Patients with primary or secondary syphilis are typically tested by RPR to monitor response to treatment. Typically, RPR titers decrease following successful treatment, but this may occur over a period of months to years. Additionally, testing of maternal and neonate serum, collected concurrently, by RPR can be used as an aid to diagnose congenital syphilis.

Cautions

This test should not be used as a primary diagnostic approach for syphilis. For patients with suspected, undiagnosed syphilis, a serum specimen should be submitted for a treponemal-specific antibody test (eg, SYPH1 / Syphilis IgG with Reflex, Enzyme Immunoassay, Serum).

 

Biological false-positive reactions with cardiolipin-type antigens have been reported in diseases such as infectious mononucleosis, leprosy, malaria, lupus erythematosus, vaccinia, and viral pneumonia. Pregnancy, autoimmune diseases, and narcotic addictions may give false-positive results. Pinta, yaws, bejel, and other treponemal diseases may also produce false-positive results with this test.

Day(s) Performed

Monday through Saturday

Report Available

Same day/1 to 4 days

Specimen Retention Time

14 days

Performing Laboratory

Mayo Clinic Laboratories in Rochester

Test Classification

This test has been cleared, approved, or is exempt by the US Food and Drug Administration and is used per manufacturer's instructions.
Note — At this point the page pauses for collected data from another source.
===== src/rtl/rxpk_pkg.sv =====
// Shared definitions for the receive frame packer.
// Assumes a 16-bit buffer word holding two bytes, low byte first.
package rxpk_pkg;
    typedef enum logic [2:0] {
        PH_IDLE,
        PH_RECV,
        PH_TAIL,
        PH_CNT,
        PH_STAT,
        PH_DONE
    } phase_t;

    localparam int ST_ODD_BIT   = 12;
    localparam int ST_OVF_BIT   = 11;
    localparam int CTRL_ODD_BIT = 5;
endpackage


===== src/rtl/rxpk_seq.sv =====
// Frame sequencer: opens a frame on start, walks the closing phases
// (trailing word, count word, status word) and produces the done pulse.
// Assumes in_last_i is only meaningful together with in_valid_i.
module rxpk_seq
    import rxpk_pkg::*;
#(
    parameter int AW = 10
) (
    input  logic          clk,
    input  logic          rst_n,
    input  logic          start_i,
    input  logic [AW-1:0] base_i,
    input  logic          in_valid_i,
    input  logic          in_last_i,
    output phase_t        phase_o,
    output logic          open_o,
    output logic [AW-1:0] base_o,
    output logic          done_o,
    output logic [AW-1:0] frame_base_o
);
    phase_t        phase_q;
    logic [AW-1:0] base_q;
    logic          done_q;
    logic [AW-1:0] fbase_q;

    assign open_o = (phase_q == PH_IDLE) && start_i;

    // Phase progression for one frame
    always_ff @(posedge clk) begin
        if (!rst_n) begin
            phase_q <= PH_IDLE;
        end else begin
            case (phase_q)
                PH_IDLE: if (start_i) phase_q <= PH_RECV;
                PH_RECV: if (in_valid_i && in_last_i) phase_q <= PH_TAIL;
                PH_TAIL: phase_q <= PH_CNT;
                PH_CNT:  phase_q <= PH_STAT;
                PH_STAT: phase_q <= PH_DONE;
                default: phase_q <= PH_IDLE;
            endcase
        end
    end

    // Base capture on an accepted start strobe
    always_ff @(posedge clk) begin
        if (!rst_n) base_q <= '0;
        else if (open_o) base_q <= base_i;
    end

    // Done pulse and reported base, one cycle after the status write
    always_ff @(posedge clk) begin
        if (!rst_n) begin
            done_q  <= 1'b0;
            fbase_q <= '0;
        end else begin
            done_q <= (phase_q == PH_DONE);
            if (phase_q == PH_DONE) fbase_q <= base_q;
        end
    end

    assign phase_o      = phase_q;
    assign base_o       = base_q;
    assign done_o       = done_q;
    assign frame_base_o = fbase_q;
endmodule


===== src/rtl/rxpk_lane.sv =====
// Byte lane assembler: holds the even byte, forms a full word on the odd
// byte, counts stored bytes, enforces the length limit and latches status.
// Assumes bytes arrive only while the sequencer is in the receive phase.
module rxpk_lane
    import rxpk_pkg::*;
#(
    parameter int MAX_DATA = 1528,
    parameter int CW       = 11
) (
    input  logic          clk,
    input  logic          rst_n,
    input  phase_t        phase_i,
    input  logic          open_i,
    input  logic          in_valid_i,
    input  logic [7:0]    in_data_i,
    input  logic          in_last_i,
    input  logic [15:0]   in_stat_i,
    output logic          pair_fire_o,
    output logic [15:0]   pair_word_o,
    output logic [CW-1:0] cnt_o,
    output logic [7:0]    hold_o,
    output logic          ovf_o,
    output logic [15:0]   stat_o
);
    logic [CW-1:0] cnt_q;
    logic [7:0]    hold_q;
    logic          ovf_q;
    logic [15:0]   stat_q;
    logic          accept;
    logic          keep;

    assign accept      = (phase_i == PH_RECV) && in_valid_i;
    assign keep        = accept && (cnt_q < CW'(MAX_DATA));
    assign pair_fire_o = keep && cnt_q[0];
    assign pair_word_o = {in_data_i, hold_q};

    // Byte counting, low-byte holding and overflow tracking
    always_ff @(posedge clk) begin
        if (!rst_n) begin
            cnt_q  <= '0;
            hold_q <= '0;
            ovf_q  <= 1'b0;
        end else if (open_i) begin
            cnt_q  <= '0;
            hold_q <= '0;
            ovf_q  <= 1'b0;
        end else if (keep) begin
            cnt_q <= cnt_q + CW'(1);
            if (!cnt_q[0]) hold_q <= in_data_i;
        end else if (accept) begin
            ovf_q <= 1'b1;
        end
    end

    // End-of-frame status capture with the last byte
    always_ff @(posedge clk) begin
        if (!rst_n) stat_q <= '0;
        else if (accept && in_last_i) stat_q <= in_stat_i;
    end

    assign cnt_o  = cnt_q;
    assign hold_o = hold_q;
    assign ovf_o  = ovf_q;
    assign stat_o = stat_q;
endmodule


===== src/rtl/rxpk_wport.sv =====
// Registered write port: selects between a packed data word, the trailing
// control word, the count word and the status word for each cycle.
// Assumes at most one source is active per cycle (guaranteed by phases).
module rxpk_wport
    import rxpk_pkg::*;
#(
    parameter int AW = 10,
    parameter int CW = 11
) (
    input  logic          clk,
    input  logic          rst_n,
    input  phase_t        phase_i,
    input  logic [AW-1:0] base_i,
    input  logic          pair_fire_i,
    input  logic [15:0]   pair_word_i,
    input  logic [CW-1:0] cnt_i,
    input  logic [7:0]    hold_i,
    input  logic          ovf_i,
    input  logic [15:0]   stat_i,
    output logic          wr_en_o,
    output logic [AW-1:0] wr_addr_o,
    output logic [15:0]   wr_data_o,
    output logic [1:0]    wr_be_o
);
    logic          odd;
    logic [AW-1:0] data_addr;
    logic [7:0]    ctrl_byte;
    logic [15:0]   count_word;
    logic [15:0]   status_word;
    logic          nx_en;
    logic [AW-1:0] nx_addr;
    logic [15:0]   nx_data;

    assign odd        = cnt_i[0];
    assign data_addr  = base_i + AW'(2) + AW'(cnt_i >> 1);
    assign count_word = 16'(cnt_i) + 16'd4 + (odd ? 16'd1 : 16'd2);

    // Control byte and status word composition
    always_comb begin
        ctrl_byte                = '0;
        ctrl_byte[CTRL_ODD_BIT]  = odd;
        status_word              = stat_i;
        status_word[ST_ODD_BIT]  = odd;
        status_word[ST_OVF_BIT]  = ovf_i;
    end

    // Next write selection
    always_comb begin
        nx_en   = 1'b0;
        nx_addr = '0;
        nx_data = '0;
        if (pair_fire_i) begin
            nx_en   = 1'b1;
            nx_addr = data_addr;
            nx_data = pair_word_i;
        end else begin
            case (phase_i)
                PH_TAIL: begin
                    nx_en   = 1'b1;
                    nx_addr = data_addr;
                    nx_data = {ctrl_byte, odd ? hold_i : 8'h00};
                end
                PH_CNT: begin
                    nx_en   = 1'b1;
                    nx_addr = base_i + AW'(1);
                    nx_data = count_word;
                end
                PH_STAT: begin
                    nx_en   = 1'b1;
                    nx_addr = base_i;
                    nx_data = status_word;
                end
                default: nx_en = 1'b0;
            endcase
        end
    end

    // Output registers of the buffer write port
    always_ff @(posedge clk) begin
        if (!rst_n) begin
            wr_en_o   <= 1'b0;
            wr_addr_o <= '0;
            wr_data_o <= '0;
            wr_be_o   <= '0;
        end else begin
            wr_en_o   <= nx_en;
            wr_addr_o <= nx_addr;
            wr_data_o <= nx_data;
            wr_be_o   <= nx_en ? 2'b11 : 2'b00;
        end
    end
endmodule


===== src/rtl/rx_frame_packer.sv =====
// Receive frame packer top: stores one received frame per start strobe as
// status word, count word, packed data and trailing control byte.
// Assumes the buffer region at the base is free for up to MAX_IMAGE bytes.
module rx_frame_packer
    import rxpk_pkg::*;
#(
    parameter int AW        = 10,
    parameter int MAX_IMAGE = 1534
) (
    input  logic          clk,
    input  logic          rst_n,
    input  logic          start_i,
    input  logic [AW-1:0] base_i,
    input  logic          in_valid_i,
    input  logic [7:0]    in_data_i,
    input  logic          in_last_i,
    input  logic [15:0]   in_stat_i,
    output logic          wr_en_o,
    output logic [AW-1:0] wr_addr_o,
    output logic [15:0]   wr_data_o,
    output logic [1:0]    wr_be_o,
    output logic          done_o,
    output logic [AW-1:0] frame_base_o
);
    localparam int MAX_DATA = MAX_IMAGE - 6;
    localparam int CW       = $clog2(MAX_DATA + 1);

    phase_t        phase;
    logic          open_frame;
    logic [AW-1:0] base_q;
    logic          pair_fire;
    logic [15:0]   pair_word;
    logic [CW-1:0] cnt;
    logic [7:0]    hold;
    logic          ovf;
    logic [15:0]   stat;

    rxpk_seq #(.AW(AW)) u_seq (
        .clk         (clk),
        .rst_n       (rst_n),
        .start_i     (start_i),
        .base_i      (base_i),
        .in_valid_i  (in_valid_i),
        .in_last_i   (in_last_i),
        .phase_o     (phase),
        .open_o      (open_frame),
        .base_o      (base_q),
        .done_o      (done_o),
        .frame_base_o(frame_base_o)
    );

    rxpk_lane #(.MAX_DATA(MAX_DATA), .CW(CW)) u_lane (
        .clk        (clk),
        .rst_n      (rst_n),
        .phase_i    (phase),
        .open_i     (open_frame),
        .in_valid_i (in_valid_i),
        .in_data_i  (in_data_i),
        .in_last_i  (in_last_i),
        .in_stat_i  (in_stat_i),
        .pair_fire_o(pair_fire),
        .pair_word_o(pair_word),
        .cnt_o      (cnt),
        .hold_o     (hold),
        .ovf_o      (ovf),
        .stat_o     (stat)
    );

    rxpk_wport #(.AW(AW), .CW(CW)) u_wport (
        .clk        (clk),
        .rst_n      (rst_n),
        .phase_i    (phase),
        .base_i     (base_q),
        .pair_fire_i(pair_fire),
        .pair_word_i(pair_word),
        .cnt_i      (cnt),
        .hold_i     (hold),
        .ovf_i      (ovf),
        .stat_i     (stat),
        .wr_en_o    (wr_en_o),
        .wr_addr_o  (wr_addr_o),
        .wr_data_o  (wr_data_o),
        .wr_be_o    (wr_be_o)
    );
endmodule


===== config.mk =====
export PLATFORM = sky130hd
export DESIGN_NAME = rx_frame_packer
export DESIGN_NICKNAME = d
export VERILOG_FILES = /design/src/rtl/rxpk_pkg.sv /design/src/rtl/rxpk_seq.sv /design/src/rtl/rxpk_lane.sv /design/src/rtl/rxpk_wport.sv /design/src/rtl/rx_frame_packer.sv
export SDC_FILE = /design/constraint.sdc
export NUM_CORES = 1
export LEC_CHECK = 0
export ABC_AREA = 1
export BUFFER_PORTS_ARGS = -buffer_cell sky130_fd_sc_hd__buf_2
export CORE_MARGIN = 2
export CORE_UTILIZATION = 30
export DETAILED_ROUTE_END_ITERATION = 6
export PLACE_DENSITY = 0.56
export SETUP_SLACK_MARGIN = 0.1
export SYNTH_ARGS = -nofsm -noshare
export SYNTH_HDL_FRONTEND = slang
export SYNTH_SLANG_ARGS = --single-unit

===== constraint.sdc =====
create_clock -name clk -period 2.1 [get_ports clk]
set_input_delay 0.21 -clock clk [delete_from_list [all_inputs] [get_ports clk]]
set_output_delay 0.21 -clock clk [all_outputs]
set_load 0.01 [all_outputs]

After elaboration in Yosys (flattened, before gate mapping)
Cells that the tools add are included.
- add/subtract/negate cells: 6
- order comparisons: 1
- equality and inequality tests: 7
- mux-type cells: 12
- bitwise logic cells: 3
- reductions and logical operators: 12
- operators with widths (cell ; number):
    one-hot mux 16 bit (3 select lines) ; 1
    one-hot mux 10 bit (3 select lines) ; 1
    adder 16 bit ; 1
    two-way mux 16 bit ; 1
    one-hot mux 3 bit (5 select lines) ; 1
    adder 11 x 3 -> 12 bit, second input constant ; 1
    adder 11 x 1 -> 11 bit, second input constant ; 1
    < comparator 11 bit, second input constant ; 1
    adder 10 x 1 -> 10 bit, second input constant ; 1
    adder 10 bit ; 1
    adder 10 x 2 -> 10 bit, second input constant ; 1
    two-way mux 10 bit ; 1
    two-way mux 8 bit ; 1
    == test 3 x 2 -> 1 bit, second input constant ; 2
    == test 3 bit, second input constant ; 2
    logical AND 1 bit ; 6
    two-way mux 3 bit ; 2
    AND reduction 2 bit ; 3
    two-way mux 2 bit ; 2
    != test 2 bit, second input constant ; 2
    == test 3 x 1 -> 1 bit, second input constant ; 1
    logical NOT 3 bit ; 1
    NOT 1 bit ; 3
    OR reduction 3 bit ; 1
    2 further kinds ; 3
- register bits: 89
- input bits: 39
- output and inout bits: 40
- logic and storage cells: 53

Logic depth before layout (Yosys ltp)
- depth in word-level cells: 6
- gate-level depth with buffers: 14
- depth with buffers taken out: 14

By module
From an unflattened synthesis, not the netlist that was laid out.
- cell total of the unflattened synthesis: 763
- area, all modules: 5097.4 µm²
- by module, submodules not included (module ; instances ; cells each ; area an instance (µm²) ; sequential area each (µm²)):
    rxpk_wport ; 1 ; 395 ; 2479.9 ; 540.5
    rxpk_lane ; 1 ; 233 ; 1676.6 ; 720.7
    rxpk_seq ; 1 ; 135 ; 940.9 ; 480.5

Worst setup path before layout
OpenSTA, ideal clock, no wires.
- kind: reg2reg
- from: register u_lane.cnt_q[2], in the netlist u_lane.cnt_o[2]
- to: register u_wport.wr_addr_o[9]
- library setup time: 0.128 ns
- data arrival time: 2.010 ns
- data required time: 1.972 ns
- slack: -0.038 ns
- stages on the path, launching flop included: 14
- buffers on the path: 0
- clock period less this slack: 2.138 ns
- path through: dfxtp_1 -> inv_2 -> ha_1 -> inv_1 -> ha_1 -> inv_1 -> fa_1 -> nand3b_1 -> nand2_1 -> nand4_1 -> nand3_1 -> xor2_1 -> a21oi_1 -> nor2_1
- longest elaborated chain between the ends: 4
- elaborated cells on any way between the ends: 6
- classes of those cells: add/sub: 1; order compare: 1; mux: 2; reduce/logical: 2
- RTL lines (what ; line ; RTL):
    start, declared ; rxpk_lane.sv:25 ; logic [CW-1:0] cnt_q;
    start signal, assigned ; rxpk_lane.sv:48 ; cnt_q <= cnt_q + CW'(1);
    branches (longest 3 deep; another with adder 10 bit) ; -- ;
    two-way mux 10 bit * ; rxpk_wport.sv:52 ; if (pair_fire_i) begin
    end signal, assigned ; rxpk_wport.sv:87 ; wr_addr_o <= nx_addr;
    end, declared ; rxpk_wport.sv:21 ; output logic [AW-1:0] wr_addr_o,
Mark *: on every way between the ends.
A chain may end at the register's enable or synchronous reset.

Worst setup path after layout
- from: register u_seq.base_q[1], in the netlist u_seq.base_o[1]
- to: register u_wport.wr_addr_o[9]
- longest elaborated chain between the ends: 4
- elaborated cells on any way between the ends: 5
- classes of those cells: add/sub: 3; mux: 2
- RTL lines (what ; line ; RTL):
    start, declared ; rxpk_seq.sv:22 ; logic [AW-1:0] base_q;
    start signal, assigned ; rxpk_seq.sv:47 ; else if (open_o) base_q <= base_i;
    adder 10 x 2 -> 10 bit ; rxpk_wport.sv:35 ; assign data_addr = base_i + AW'(2) + AW'(cnt_i >> 1);
    adder 10 bit ; rxpk_wport.sv:35 ;
    one-hot mux 10 bit (3 select lines) ; rxpk_wport.sv:57 ; case (phase_i)
    two-way mux 10 bit * ; rxpk_wport.sv:52 ;
Every way passes the cells marked *; elsewhere a longest branch is shown, timed or not.

==> results list <==
- Classification of the worst setup path: reg2reg
- In the final routed layout, each cell accounts on average for 13.4 µm.
- Cell accounting for the most synthesized area: sky130_fd_sc_hd__dfxtp_1
- Leakage dissipation: 2.49 nW
* Maximum single-stage delay on the critical path: 330 ps
* Flip-flop cell with the highest count after synthesis: sky130_fd_sc_hd__dfxtp_1
* Pin slew with the least headroom to its limit: 440 ps
* Grt met1 use: 0.198
- The tool flagged a number of max-cap violations equal to 0.
* Bufs and invs on worst path: 3
- The number of placed instances, taps included, is 853.
- Setup repair after global routing could not meet its margin everywhere.
- During placement, the flow inserted port buffers numbering 76.
* Cell area after technology mapping: 4350 µm²
- Number of buffers between clock root and the deepest sink: 2
- Placer's final routability congestion estimate: 0.882
* Die width: 124 µm
- After the last flow step, the layout net total stands at 750.
* Clock tree sinks: 85
- H-tree level count: 3
* Number of top-level design ports: 79
- Entering global routing, the biggest net connects 43 pins.
* Initial antenna violation count: 0
- Count of routing violations after the opening detailed-route iteration: 336
- Data arrives at the worst endpoint at 2240 ps.
- TritonCTS built the clock tree.
* Top cells by area in the synthesized netlist: sky130_fd_sc_hd__dfxtp_1 (39%), sky130_fd_sc_hd__nand2_1 (7.8%), sky130_fd_sc_hd__a21oi_1 (6.7%)
- In this run the vertical extent of the chip is 124 µm.
- After synthesis, the share of flip-flops with an asynchronous set or reset is 0.
* Largest fanout on the critical path: 3
* Status: finished, final reports clean
* Share of layout cells above drive strength 1: 0.257
* Class of the tightest hold or removal check: in2reg
- Most frequent cell after synthesis: sky130_fd_sc_hd__nand2_1
- Clock skew on the completed layout was measured at 6.74 ps.
* CTS root buffer: sky130_fd_sc_hd__clkbuf_16
- Worst reg-to-reg setup slack: 130 ps
- The kind of cell with the highest combined delay along the critical path is adder cells.
* Setup TNS Final: 0 ps
- Clock latency on the worst-skew pair, taken at its later pin, is 340 ps.
- Via count of the first global-routing pass: 4008
* Crit start category: flop
- Of the synthesized area, sequential elements account for 0.391.
- TritonRoute pass-1 iters: 5
- Max-slew violation count: 0
- The detail route stage leaves a number of antenna-violating nets equal to 0.
* Placeable core region: 14400 µm²
- In this run the tightest slew margin relative to its limit is 0.707.
- Number of enable flip-flop cells after synthesis: 0
- Number of nets in the synthesized netlist: 651
- Synthesized area divided by synthesized cell count: 7.39 µm²
- Fmax: 509 MHz
- Summed over all layers, the routed wires come to 11.8 mm.
- Stages on worst setup path: 13
* Synth-to-layout area growth: 28.1%
- Detailed routing inserted a total of 4164 vias.
- The first global-routing pass estimated 19.3 mm of wire.
* Instance count of the mapped netlist: 589
* Worst path slowest cell: sky130_fd_sc_hd__dfxtp_2
- Counting flops and latches in the post-synthesis netlist gives 85.
- The number of clock buffers added by TritonCTS is 9.
* Peak supply drop: 0.000371 V
- The count of cells in the finished layout, fillers not included, comes to 877.
- In this run the power density over the cells is 736 nW/µm².
* Met3 Use GR: 0.0245
- At the end of the flow the core is filled with cells to 0.388.
- The critical path goes through inv_2, ha_4, inv_4, ha_4, inv_2, fa_2, nand3b_1, nand2_2, nand4_1, nand3_1, xor2_1, a21oi_1, nor2_1.
- Clock period minus final worst setup slack: 1970 ps
* Type of destination of the critical path: flop
* Clock-pin slew on the worst setup and hold paths: 70 ps
* Instance count along the most critical hold path: 3
- Most used routing layer: met2
- Dividing the detail-routed via count by the number of cells gives 4.75.
- Endpoints failing setup: 0
* Number of distinct library cells after synthesis: 44
- Number of hold-slack violations in the final timing report: 0
- For this configuration, the core starts out at a cell density of 0.303.
- Of the post-synthesis cell area, the dominant cell type holds 0.391.
* Area enclosed by the die boundary: 15500 µm²
- Final worst path period share: 0.936
* Required time of the critical path: 2370 ps
- Global routing finished with a remaining overflow of 0.
* Ranking of synthesized cells by instance count: sky130_fd_sc_hd__nand2_1 (91), sky130_fd_sc_hd__dfxtp_1 (85), sky130_fd_sc_hd__nor2_1 (72), sky130_fd_sc_hd__inv_1 (70), sky130_fd_sc_hd__a21oi_1 (58)
- Once detailed placement completed, the half-perimeter wirelength came to 8.83 mm.
- In the global route stage, met2 resource usage came out at 0.254.
* Number of cells on the worst reg-to-reg path: 13
- Row cnt: 44
- In the routed design, unresolved DRC markers number 0.
* Total number of yosys warnings: 0
* Global-route usage over all layers: 0.152
- Number of antenna diodes: 0
## where the power goes
group,switching (mW),leakage [nW],total [mW],internal (mW)
registers,0.0483,0.692,1.72,1.68
clock network,0.671,0.166,1.87,1.20
logic,0.303,1.63,0.506,0.204
## sequential cells by signal (all words and copies together), names as in the netlist
signal,count
u_lane.cnt_o,11
u_lane.hold_o,8
u_lane.ovf_o,1
u_lane.stat_o,14
u_seq.base_o,10
u_seq.done_o,1
u_seq.frame_base_o,10
u_seq.phase_o,3
u_wport.wr_addr_o,10
u_wport.wr_be_o,1
u_wport.wr_data_o,16
## per-stage QoR
stage	hold slack [ps]	instance area [µm²]	worst slack, ps	power [mW]
2_1_floorplan	345	4380	104	2.05
3_3_place_gp	431	5070	60.1	2.23
3_5_place_dp	435	5070	29.5	2.24
4_1_cts	87.6	5470	104	4.12
5_1_grt	99.8	5580	3.18	4.28
6_report	95.5	5580	135	4.10
## worst register-to-register path, delay by kind of cell, from the launching register on
| family | cells | cell delay [ps] |
|---|---|---|
| AND/OR/NAND/NOR | 5 | 500 |
| flip-flops | 1 | 330 |
| XOR/XNOR | 1 | 160 |
| AO/OA/AOI/OAI | 1 | 80 |
| buffers and inverters | 3 | 130 |
| adder cells (fa/ha/maj) | 3 | 680 |
## kinds of logic after synthesis
| family | Yosys count | synth area share |
|---|---|---|
| simple gates | 238 | 0.258 |
| buf+inv | 94 | 0.0880 |
| compound gates | 137 | 0.170 |
| fa+ha+maj | 23 | 0.0678 |
| xor+xnor | 12 | 0.0259 |
| flops | 85 | 0.391 |
## worst paths after layout
| check | to | from |
|---|---|---|
| worst max-delay path | u_wport.wr_addr_o[9]$_SDFF_PN0_ | u_seq.base_o[1]$_SDFFE_PN0P_ |
| worst min-delay path | u_lane.stat_o[5]$_SDFFE_PN0P_ | in_stat_i[5] |
| worst max register to register | u_wport.wr_addr_o[9]$_SDFF_PN0_ | u_seq.base_o[1]$_SDFFE_PN0P_ |
| worst min register to register | u_seq.frame_base_o[4]$_SDFFE_PN0P_ | u_seq.frame_base_o[4]$_SDFFE_PN0P_ |
## area by class of cell
class	count	area, µm²
clock buffer	11	243
multi-input combinational	410	2370
timing repair buffer	108	621
sequential	85	1710
clock inverter	5	106
tap	184	230
fill	1464	8790
inverter	74	294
Performance characteristics were verified by Mayo Clinic in a manner consistent with CLIA requirements.

CPT Code Information

86592

86593-Rapid Plasma Reagin Titer (if appropriate)

LOINC Code Information

Test ID Test Order Name Order LOINC Value
RPRT1 RPR Screen w/ Reflex to Titer,S 20507-0

 

Result ID Test Result Name Result LOINC Value
616863 RPR Screen w/ Reflex to Titer,S 20507-0

Forms

If not ordering electronically, complete, print, and send Infectious Disease Serology Test Request (T916) with the specimen.